Postdating a check doesn’t stop the recipient from cashing it or the bank from trying to take the money from your account, even if you don't have it. This can result in a pile of confusion — and fees.
Here’s why a postdated check won't necessarily delay a payment and probably makes a lousy Christmas gift — and some tips on how to successfully push payment dates later, if you need to.
What’s a postdated check?
Written checks are a promise to pay a certain amount of money drawn from your bank account. When you fill out a check, there's a line for the date — and you usually put in the current day's date.
But with a postdated check, you simply write in some date in the future. It's not illegal — unless you have no intention of ever making good on the check.
While you can postdate a check to whatever date you like, banks and credit unions are not obliged to hold up a transaction.
Thanks to something called the Uniform Commercial Code, which has been implemented in many states, financial institutions may clear any check right away — even checks written for a future date.
When a check is signed, it becomes legal tender and can be processed immediately, explains the U.S. Consumer Financial Protection Bureau.
How to ensure your postdated check is delayed
The only way to make sure your postdated check won't get processed too soon is to notify both the bank and the recipient in writing.
If anything goes wrong, the letters will provide a paper trail that might protect you from consequences, like overdraft or late fees.
Before you start writing, make sure the person you’re paying will accept a postdated check.
If, for example, you're pretty sure your nephew will be OK with a postdated check in his Christmas stocking, then you can fill out the check with a date beyond Dec. 25. The same goes if your landlord says a postdated check will be all right for next month's rent.
Then, send or give the recipient the letter, specifying the date when the check should be cashed. Sign and date the note and make a copy for yourself.
Next, write your bank and ask for a "stop payment order" or a "postdated order" on your check. In some states, reasonably timed written notice is the only way to ensure a postdated check is processed according to your time table.
So you'll fee confident the bank will delay the correct check, your letter should clearly state:
- Your account number.
- The check number.
- The routing number.
- The name of the person or business receiving the check.
- The precise amount of the check, to the penny.

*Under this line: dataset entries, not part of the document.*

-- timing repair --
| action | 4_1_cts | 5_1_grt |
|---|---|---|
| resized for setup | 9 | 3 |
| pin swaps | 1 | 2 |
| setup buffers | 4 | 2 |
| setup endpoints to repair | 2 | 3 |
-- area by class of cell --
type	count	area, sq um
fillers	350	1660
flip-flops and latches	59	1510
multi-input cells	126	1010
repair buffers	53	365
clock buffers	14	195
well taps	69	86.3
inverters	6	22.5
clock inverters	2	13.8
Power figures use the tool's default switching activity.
===== config.mk =====
export PLATFORM = sky130hd
export DESIGN_NAME = alsu_param_flat
export DESIGN_NICKNAME = d
export VERILOG_FILES = /design/src/rtl/alsu_pkg.sv /design/src/rtl/alsu_param_if.sv /design/src/rtl/alsu_datapath.sv /design/src/rtl/alsu_param.sv /design/src/flat_wrapper.sv
export SDC_FILE = /design/constraint.sdc
export NUM_CORES = 1
export LEC_CHECK = 0
export BUFFER_PORTS_ARGS = -buffer_cell sky130_fd_sc_hd__buf_2
export CORE_AREA = 2 2 77 79
export DETAILED_ROUTE_END_ITERATION = 10
export DIE_AREA = 0 0 79 81
export GPL_ROUTABILITY_DRIVEN = 0
export PLACE_DENSITY = 0.71
export SYNTH_ARGS = -nofsm -noshare
export SYNTH_HDL_FRONTEND = slang
export SYNTH_HIERARCHICAL = 1
export SYNTH_SLANG_ARGS = --single-unit

===== constraint.sdc =====
create_clock -name clk -period 3.55 [get_ports clk]
set_input_delay 0.355 -clock clk [delete_from_list [all_inputs] [get_ports clk]]
set_output_delay 0.355 -clock clk [all_outputs]
set_load 0.05 [all_outputs]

As long as the check hasn’t been processed yet, most banks will be able to postpone processing — although you may be charged a fee of about $20 to $35, or more. Ask your bank about its policy before you decide to go this route.
What if you don’t have enough funds for a check?

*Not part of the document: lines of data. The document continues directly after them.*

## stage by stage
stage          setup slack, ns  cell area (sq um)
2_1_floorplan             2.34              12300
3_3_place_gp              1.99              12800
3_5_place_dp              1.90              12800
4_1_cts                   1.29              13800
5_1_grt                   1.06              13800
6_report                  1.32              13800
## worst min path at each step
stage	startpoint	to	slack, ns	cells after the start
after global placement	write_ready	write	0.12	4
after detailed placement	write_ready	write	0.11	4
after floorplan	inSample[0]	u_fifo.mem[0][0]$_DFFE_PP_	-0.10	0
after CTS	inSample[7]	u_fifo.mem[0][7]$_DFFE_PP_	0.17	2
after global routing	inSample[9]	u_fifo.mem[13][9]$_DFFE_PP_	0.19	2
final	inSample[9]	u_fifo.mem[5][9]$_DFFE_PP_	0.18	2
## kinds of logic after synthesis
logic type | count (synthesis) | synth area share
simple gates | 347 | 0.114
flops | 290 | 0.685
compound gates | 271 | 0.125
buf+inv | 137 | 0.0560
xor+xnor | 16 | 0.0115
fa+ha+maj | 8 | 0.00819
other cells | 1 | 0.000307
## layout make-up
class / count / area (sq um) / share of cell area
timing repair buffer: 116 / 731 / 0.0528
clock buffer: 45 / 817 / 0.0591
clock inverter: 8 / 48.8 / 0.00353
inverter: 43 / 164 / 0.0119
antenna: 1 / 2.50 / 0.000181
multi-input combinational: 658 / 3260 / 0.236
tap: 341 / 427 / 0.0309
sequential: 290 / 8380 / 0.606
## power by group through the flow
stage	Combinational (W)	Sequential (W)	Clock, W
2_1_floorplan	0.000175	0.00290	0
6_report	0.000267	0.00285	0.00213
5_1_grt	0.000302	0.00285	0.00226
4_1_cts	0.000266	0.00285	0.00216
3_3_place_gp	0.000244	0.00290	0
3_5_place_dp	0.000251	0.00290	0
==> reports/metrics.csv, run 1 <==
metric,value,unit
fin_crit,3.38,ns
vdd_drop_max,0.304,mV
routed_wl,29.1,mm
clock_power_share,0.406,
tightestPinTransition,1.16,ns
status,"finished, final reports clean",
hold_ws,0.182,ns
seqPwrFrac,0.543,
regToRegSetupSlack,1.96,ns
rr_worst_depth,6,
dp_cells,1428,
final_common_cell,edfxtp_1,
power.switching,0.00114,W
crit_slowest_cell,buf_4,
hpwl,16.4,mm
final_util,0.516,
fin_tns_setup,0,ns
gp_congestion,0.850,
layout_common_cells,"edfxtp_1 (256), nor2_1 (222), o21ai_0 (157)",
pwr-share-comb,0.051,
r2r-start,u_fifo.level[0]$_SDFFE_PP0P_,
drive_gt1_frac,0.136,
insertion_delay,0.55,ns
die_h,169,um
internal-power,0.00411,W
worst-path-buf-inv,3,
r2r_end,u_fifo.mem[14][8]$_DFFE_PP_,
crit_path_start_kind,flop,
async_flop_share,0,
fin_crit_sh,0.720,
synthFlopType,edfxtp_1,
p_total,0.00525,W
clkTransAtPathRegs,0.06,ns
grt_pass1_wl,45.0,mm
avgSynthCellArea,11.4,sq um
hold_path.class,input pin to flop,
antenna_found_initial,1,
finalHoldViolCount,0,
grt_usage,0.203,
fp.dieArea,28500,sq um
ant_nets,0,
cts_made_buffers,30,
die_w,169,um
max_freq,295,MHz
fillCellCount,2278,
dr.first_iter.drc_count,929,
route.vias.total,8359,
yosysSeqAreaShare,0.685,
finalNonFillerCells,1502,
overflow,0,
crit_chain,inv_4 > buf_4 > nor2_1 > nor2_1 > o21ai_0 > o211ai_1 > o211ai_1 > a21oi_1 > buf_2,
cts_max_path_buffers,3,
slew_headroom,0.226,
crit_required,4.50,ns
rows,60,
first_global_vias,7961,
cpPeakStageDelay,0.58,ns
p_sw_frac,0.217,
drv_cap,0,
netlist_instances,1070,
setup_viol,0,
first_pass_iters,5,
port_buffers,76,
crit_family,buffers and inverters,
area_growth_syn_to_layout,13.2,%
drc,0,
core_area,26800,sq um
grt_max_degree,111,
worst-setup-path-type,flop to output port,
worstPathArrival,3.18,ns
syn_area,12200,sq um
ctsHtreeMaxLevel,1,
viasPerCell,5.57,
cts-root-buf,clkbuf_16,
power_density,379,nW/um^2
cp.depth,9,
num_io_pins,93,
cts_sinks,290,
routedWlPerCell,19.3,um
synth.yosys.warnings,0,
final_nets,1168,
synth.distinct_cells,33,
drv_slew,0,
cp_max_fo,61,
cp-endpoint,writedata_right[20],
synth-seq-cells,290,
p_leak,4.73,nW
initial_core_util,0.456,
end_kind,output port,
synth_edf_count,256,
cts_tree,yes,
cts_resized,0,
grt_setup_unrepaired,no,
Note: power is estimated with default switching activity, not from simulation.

If your landlord or other recipient deposits the check and the funds aren’t available in your account, some banks will cover the check and pay out the money. Other banks will let the check bounce.
If the transaction goes through but you don’t have sufficient funds in your account, then your bank will charge you an overdraft fee.
If the check doesn’t go through, your bank will charge you a bounced-check fee (also known as an NFS or nonsufficient funds fee), and your recipient also may charge you a bounced-check fee — and maybe a late-payment fee, too.
It's not a crime to overdraw your bank account or accidentally bounce a check. But writing a bad check on purpose is considered fraud, which could bring a criminal charge.
Alternatives to postdating a check
Most people postdate checks in order to defer a payment — whether it’s for convenience or because they don't yet have the money.
Here are some better alternatives to using postdated checks:
Schedule payments using your bank’s online payment system. You can set up a single payment or recurring payments and choose the exact date(s) you’d like the money to go out. This is an easy way to control and monitor your bill payments.
Allow a recipient to take electronic payments from you. With this arrangement, you sign up so a service provider will automatically dip into your bank account or charge your credit card when your bill is due. Use this option only with businesses you trust, to avoid risking early or additional payments being charged to your account.
Ask the recipient to wait until you have the funds. If you request to pay a bill at a later date, many service providers will be willing to work with you — as long as it doesn't become a habit. (And maybe your nephew can wait until January for his Christmas present.)
Arrange a payment schedule. Larger purchases and medical procedures can cost a lot of money upfront. Retailers, hospitals and others are often willing to set up a payment plan to make it easier for you to cover a bill.
The installments may be paid through online banking, over the phone, or even through the mail. Just make sure to keep track of your payment plan so you won't fall behind and end up getting charged late fees or interest.
Open a bank account that doesn’t charge overdraft fees or has a clear method for you to avoid overdraft charges, to help you pay your bills when it’s convenient for you.